Blood:内质网蛋白SEC22B与NBEAL2相互作用调控巨核细胞α颗粒生成

2020-06-05 QQY MedSci原创

SEC22B与NBEAL2的一个区域相互作用,在NBEAL2的该区域中已经发现了2个与灰色血小板综合征相关的错义变异; 敲除巨核细胞的SEC22B或NBEAL2表达会导致α颗粒细胞的生物发生失败。

灰色血小板综合征(Gray platelet syndrome, GPS),又称α贮存池病,是一种少见的常染色体隐性遗传的出血性疾病,表现为轻度血小板减少伴巨大血小板,血小板膜糖蛋白正常,但血小板α颗粒及其所含蛋白质减少或缺失。
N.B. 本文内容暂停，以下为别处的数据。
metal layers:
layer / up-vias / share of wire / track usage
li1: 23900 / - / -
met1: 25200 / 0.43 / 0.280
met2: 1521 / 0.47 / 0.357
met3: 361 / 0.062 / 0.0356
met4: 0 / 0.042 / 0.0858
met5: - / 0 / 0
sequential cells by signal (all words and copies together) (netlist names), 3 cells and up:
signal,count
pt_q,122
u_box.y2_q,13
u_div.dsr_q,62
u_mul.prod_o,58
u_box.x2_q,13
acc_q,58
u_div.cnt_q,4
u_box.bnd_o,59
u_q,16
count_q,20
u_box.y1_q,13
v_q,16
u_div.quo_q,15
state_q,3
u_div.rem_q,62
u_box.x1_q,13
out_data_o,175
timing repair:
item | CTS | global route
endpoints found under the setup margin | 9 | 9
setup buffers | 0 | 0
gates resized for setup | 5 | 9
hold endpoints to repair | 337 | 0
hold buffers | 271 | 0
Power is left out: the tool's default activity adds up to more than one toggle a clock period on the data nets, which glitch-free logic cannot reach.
对遗传性血小板疾病的研究为血小板的发育和功能提供了许多见解。NBEAL2(neurobeachin-like 2) 功能丧失会导致灰色血小板综合征,血小板α颗粒的缺失表明前体巨核细胞需要NBEAL2来产生血小板。

内质网是一个动态的网络,与大量的细胞内小泡和细胞器相互作用,在它们的发育过程中起着关键作用。巨核细胞的内质网非常广泛,在本研究中,研究人员通过聚焦细胞膜上的转运蛋白SEC22B为研究对象,来探讨其在α颗粒生物发生中的作用。
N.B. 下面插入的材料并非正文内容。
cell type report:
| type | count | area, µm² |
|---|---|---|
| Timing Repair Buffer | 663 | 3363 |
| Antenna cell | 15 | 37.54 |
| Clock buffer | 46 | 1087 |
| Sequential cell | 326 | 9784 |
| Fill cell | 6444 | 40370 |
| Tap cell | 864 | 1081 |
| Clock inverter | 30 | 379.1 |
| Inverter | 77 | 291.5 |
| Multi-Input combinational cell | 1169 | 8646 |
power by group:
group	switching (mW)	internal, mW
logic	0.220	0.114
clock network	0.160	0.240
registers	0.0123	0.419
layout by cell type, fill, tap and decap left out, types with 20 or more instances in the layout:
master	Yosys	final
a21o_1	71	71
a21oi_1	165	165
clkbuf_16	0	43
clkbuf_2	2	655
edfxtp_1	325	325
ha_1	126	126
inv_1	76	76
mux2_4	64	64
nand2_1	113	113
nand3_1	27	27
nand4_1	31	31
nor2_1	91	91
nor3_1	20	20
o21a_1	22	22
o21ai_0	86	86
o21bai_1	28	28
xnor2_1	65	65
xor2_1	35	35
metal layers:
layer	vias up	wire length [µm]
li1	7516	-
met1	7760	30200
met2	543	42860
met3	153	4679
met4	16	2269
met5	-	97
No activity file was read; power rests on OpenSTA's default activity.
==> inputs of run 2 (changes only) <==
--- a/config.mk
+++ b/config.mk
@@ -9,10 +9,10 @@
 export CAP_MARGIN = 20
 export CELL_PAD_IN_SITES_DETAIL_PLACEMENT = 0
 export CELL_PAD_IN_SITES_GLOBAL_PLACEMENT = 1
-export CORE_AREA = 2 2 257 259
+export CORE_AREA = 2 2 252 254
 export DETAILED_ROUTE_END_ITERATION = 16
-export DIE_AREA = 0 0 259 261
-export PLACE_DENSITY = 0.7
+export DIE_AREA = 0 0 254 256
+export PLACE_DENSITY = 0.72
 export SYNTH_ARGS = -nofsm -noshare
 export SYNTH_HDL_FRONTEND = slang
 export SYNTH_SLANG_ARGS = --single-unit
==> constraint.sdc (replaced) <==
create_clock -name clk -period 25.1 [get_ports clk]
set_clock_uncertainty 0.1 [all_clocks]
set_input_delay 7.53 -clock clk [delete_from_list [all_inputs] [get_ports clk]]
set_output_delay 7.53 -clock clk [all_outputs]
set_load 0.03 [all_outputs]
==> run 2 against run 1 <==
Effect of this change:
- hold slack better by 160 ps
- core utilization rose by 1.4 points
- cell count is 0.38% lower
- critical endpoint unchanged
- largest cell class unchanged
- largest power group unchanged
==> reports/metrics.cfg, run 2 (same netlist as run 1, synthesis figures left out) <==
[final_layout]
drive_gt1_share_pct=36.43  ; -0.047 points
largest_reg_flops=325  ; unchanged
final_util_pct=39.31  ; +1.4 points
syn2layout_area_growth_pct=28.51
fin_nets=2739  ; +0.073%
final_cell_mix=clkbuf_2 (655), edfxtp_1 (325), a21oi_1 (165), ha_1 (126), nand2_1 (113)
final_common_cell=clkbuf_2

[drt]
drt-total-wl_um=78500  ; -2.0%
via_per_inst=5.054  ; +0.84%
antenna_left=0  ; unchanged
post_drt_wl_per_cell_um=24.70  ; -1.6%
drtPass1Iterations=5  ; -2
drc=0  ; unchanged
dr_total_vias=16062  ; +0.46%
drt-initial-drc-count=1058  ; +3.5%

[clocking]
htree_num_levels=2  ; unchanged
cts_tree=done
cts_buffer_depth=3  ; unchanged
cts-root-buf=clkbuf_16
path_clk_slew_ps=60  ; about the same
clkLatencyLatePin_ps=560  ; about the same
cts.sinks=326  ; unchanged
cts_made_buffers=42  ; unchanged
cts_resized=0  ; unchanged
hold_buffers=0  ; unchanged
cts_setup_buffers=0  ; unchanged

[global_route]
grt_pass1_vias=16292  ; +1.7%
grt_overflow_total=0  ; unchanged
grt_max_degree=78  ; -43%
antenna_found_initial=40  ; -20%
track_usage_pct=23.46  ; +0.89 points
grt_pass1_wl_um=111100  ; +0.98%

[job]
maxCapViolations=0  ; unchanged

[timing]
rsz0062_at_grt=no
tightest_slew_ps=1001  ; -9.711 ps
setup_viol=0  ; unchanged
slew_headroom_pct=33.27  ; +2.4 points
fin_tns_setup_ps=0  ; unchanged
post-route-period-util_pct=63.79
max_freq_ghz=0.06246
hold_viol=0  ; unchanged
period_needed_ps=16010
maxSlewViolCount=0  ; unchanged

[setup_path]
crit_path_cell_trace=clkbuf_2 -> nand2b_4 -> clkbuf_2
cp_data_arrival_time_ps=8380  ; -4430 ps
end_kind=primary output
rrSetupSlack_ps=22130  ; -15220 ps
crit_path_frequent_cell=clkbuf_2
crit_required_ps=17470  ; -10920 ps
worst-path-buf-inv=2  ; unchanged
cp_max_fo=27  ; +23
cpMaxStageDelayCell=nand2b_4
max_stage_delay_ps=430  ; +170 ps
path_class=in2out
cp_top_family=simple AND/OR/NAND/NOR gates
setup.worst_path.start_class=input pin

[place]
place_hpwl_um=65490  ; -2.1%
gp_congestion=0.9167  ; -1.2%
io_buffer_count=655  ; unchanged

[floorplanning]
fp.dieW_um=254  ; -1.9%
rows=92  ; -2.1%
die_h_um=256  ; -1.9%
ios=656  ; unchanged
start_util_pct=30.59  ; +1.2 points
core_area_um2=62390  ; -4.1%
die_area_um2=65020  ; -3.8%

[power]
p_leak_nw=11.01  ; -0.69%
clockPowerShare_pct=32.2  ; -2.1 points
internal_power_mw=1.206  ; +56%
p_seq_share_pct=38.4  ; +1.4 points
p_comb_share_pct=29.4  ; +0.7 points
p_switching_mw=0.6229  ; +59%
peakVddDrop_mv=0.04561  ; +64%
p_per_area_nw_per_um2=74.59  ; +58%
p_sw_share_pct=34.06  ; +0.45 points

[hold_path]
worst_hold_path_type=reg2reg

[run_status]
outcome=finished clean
`config.mk`:
```
export PLATFORM = sky130hd
export DESIGN_NAME = qfit_round
export DESIGN_NICKNAME = d
export VERILOG_FILES = /design/src/rtl/qfit_pkg.sv /design/src/rtl/qfit_round.sv
export SDC_FILE = /design/constraint.sdc
export NUM_CORES = 1
export LEC_CHECK = 0
export ABC_CLOCK_PERIOD_IN_PS = 5900
export BUFFER_PORTS_ARGS = -buffer_cell sky130_fd_sc_hd__buf_2
export CELL_PAD_IN_SITES_DETAIL_PLACEMENT = 1
export CELL_PAD_IN_SITES_GLOBAL_PLACEMENT = 2
export CORE_MARGIN = 5
export CORE_UTILIZATION = 32
export CTS_CLUSTER_SIZE = 40
export DETAILED_ROUTE_END_ITERATION = 7
export PLACE_DENSITY_LB_ADDON = 0.1
export REMOVE_ABC_BUFFERS = 1
export SLEW_MARGIN = 20
export SYNTH_ARGS = -nofsm -noshare
export SYNTH_HDL_FRONTEND = slang
export SYNTH_SLANG_ARGS = --single-unit
```
`constraint.sdc`:
```
create_clock -name clk -period 5.9 [get_ports clk]
set_input_delay 0.59 -clock clk [delete_from_list [all_inputs] [get_ports clk]]
set_output_delay 0.59 -clock clk [all_outputs]
set_load 0.005 [all_outputs]
```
人HEK293与巨核细胞imMKCL表达的标记蛋白的免疫共沉淀实验显示,NBEAL2可与SEC22B结合,而且NBEAL2可同时结合SEC22B和P-选择素。通过免疫共沉淀还观察到人巨核细胞内源蛋白与NBEAL2-SEC22B结合,免疫荧光显微镜检测到了大量重叠。
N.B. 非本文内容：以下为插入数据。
<file path="config.mk">
export PLATFORM = sky130hd
export DESIGN_NAME = shuffled_lehmer_uniform_generator
export DESIGN_NICKNAME = d
export VERILOG_FILES = /design/src/hw/rtl/slug_pkg.sv /design/src/hw/rtl/slug_lehmer.sv /design/src/hw/rtl/slug_table.sv /design/src/hw/rtl/shuffled_lehmer_uniform_generator.sv
export VERILOG_INCLUDE_DIRS = /design/src /design/src/hw/rtl
export SDC_FILE = /design/constraint.sdc
export NUM_CORES = 2
export LEC_CHECK = 0
export BUFFER_PORTS_ARGS = -buffer_cell sky130_fd_sc_hd__buf_2
export CORE_MARGIN = 2
export CORE_UTILIZATION = 35
export DETAILED_ROUTE_END_ITERATION = 10
export PLACE_DENSITY = 0.56
export REMOVE_ABC_BUFFERS = 1
export SLEW_MARGIN = 20
export SYNTH_ARGS = -nofsm -noshare
export SYNTH_HDL_FRONTEND = slang
export SYNTH_SLANG_ARGS = --single-unit
</file>
<file path="constraint.sdc">
create_clock -name clk -period 11.9 [get_ports clk]
set_input_delay 0.595 -clock clk [delete_from_list [all_inputs] [get_ports clk]]
set_output_delay 0.595 -clock clk [all_outputs]
set_load 0.02 [all_outputs]
</file>
$ cat config.mk
export PLATFORM = sky130hd
export DESIGN_NAME = pesm_mac
export DESIGN_NICKNAME = d
export VERILOG_FILES = /design/src/pesm_pkg.sv /design/src/pesm_mac.sv
export SDC_FILE = /design/constraint.sdc
export NUM_CORES = 2
export LEC_CHECK = 0
export BUFFER_PORTS_ARGS = -buffer_cell sky130_fd_sc_hd__buf_2
export CORE_AREA = 2 2 274 276
export DETAILED_ROUTE_END_ITERATION = 8
export DIE_AREA = 0 0 276 278
export HOLD_SLACK_MARGIN = 0.02
export PLACE_DENSITY = 0.76
export REMOVE_ABC_BUFFERS = 1
export SLEW_MARGIN = 0
export SYNTH_ARGS = -nofsm -noshare
export SYNTH_HDL_FRONTEND = slang
export SYNTH_SLANG_ARGS = --single-unit
export TNS_END_PERCENT = 1
$ cat constraint.sdc
create_clock -name clk -period 19 [get_ports clk]
set_input_delay 3.8 -clock clk [delete_from_list [all_inputs] [get_ports clk]]
set_output_delay 3.8 -clock clk [all_outputs]
set_load 0.005 [all_outputs]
SEC22B结合定位于NBEAL2跨越1798-1903个氨基酸的区域,且在该区域中已发现了两个与GPS相关的错义突变:E1833K和R1839C。一旦NBEAL2发生了这两个突变中的任一个,其就不能再与HEK292细胞共表达的SEC22B结合。

CRISPR/Cas9介导的敲除imMKCL细胞的SEC22B,导致NBEAL2水平降低,反之亦然。SEC22B或NBEAL2表达缺失也可导致α颗粒产生失败、颗粒蛋白减少。

综上所述,SEC22B对于巨核细胞α颗粒生物发生必不可少;与SEC22B和P-选择素的相互作用促进了NbEAL2在颗粒发育和蛋白转载稳定性中的重要作用。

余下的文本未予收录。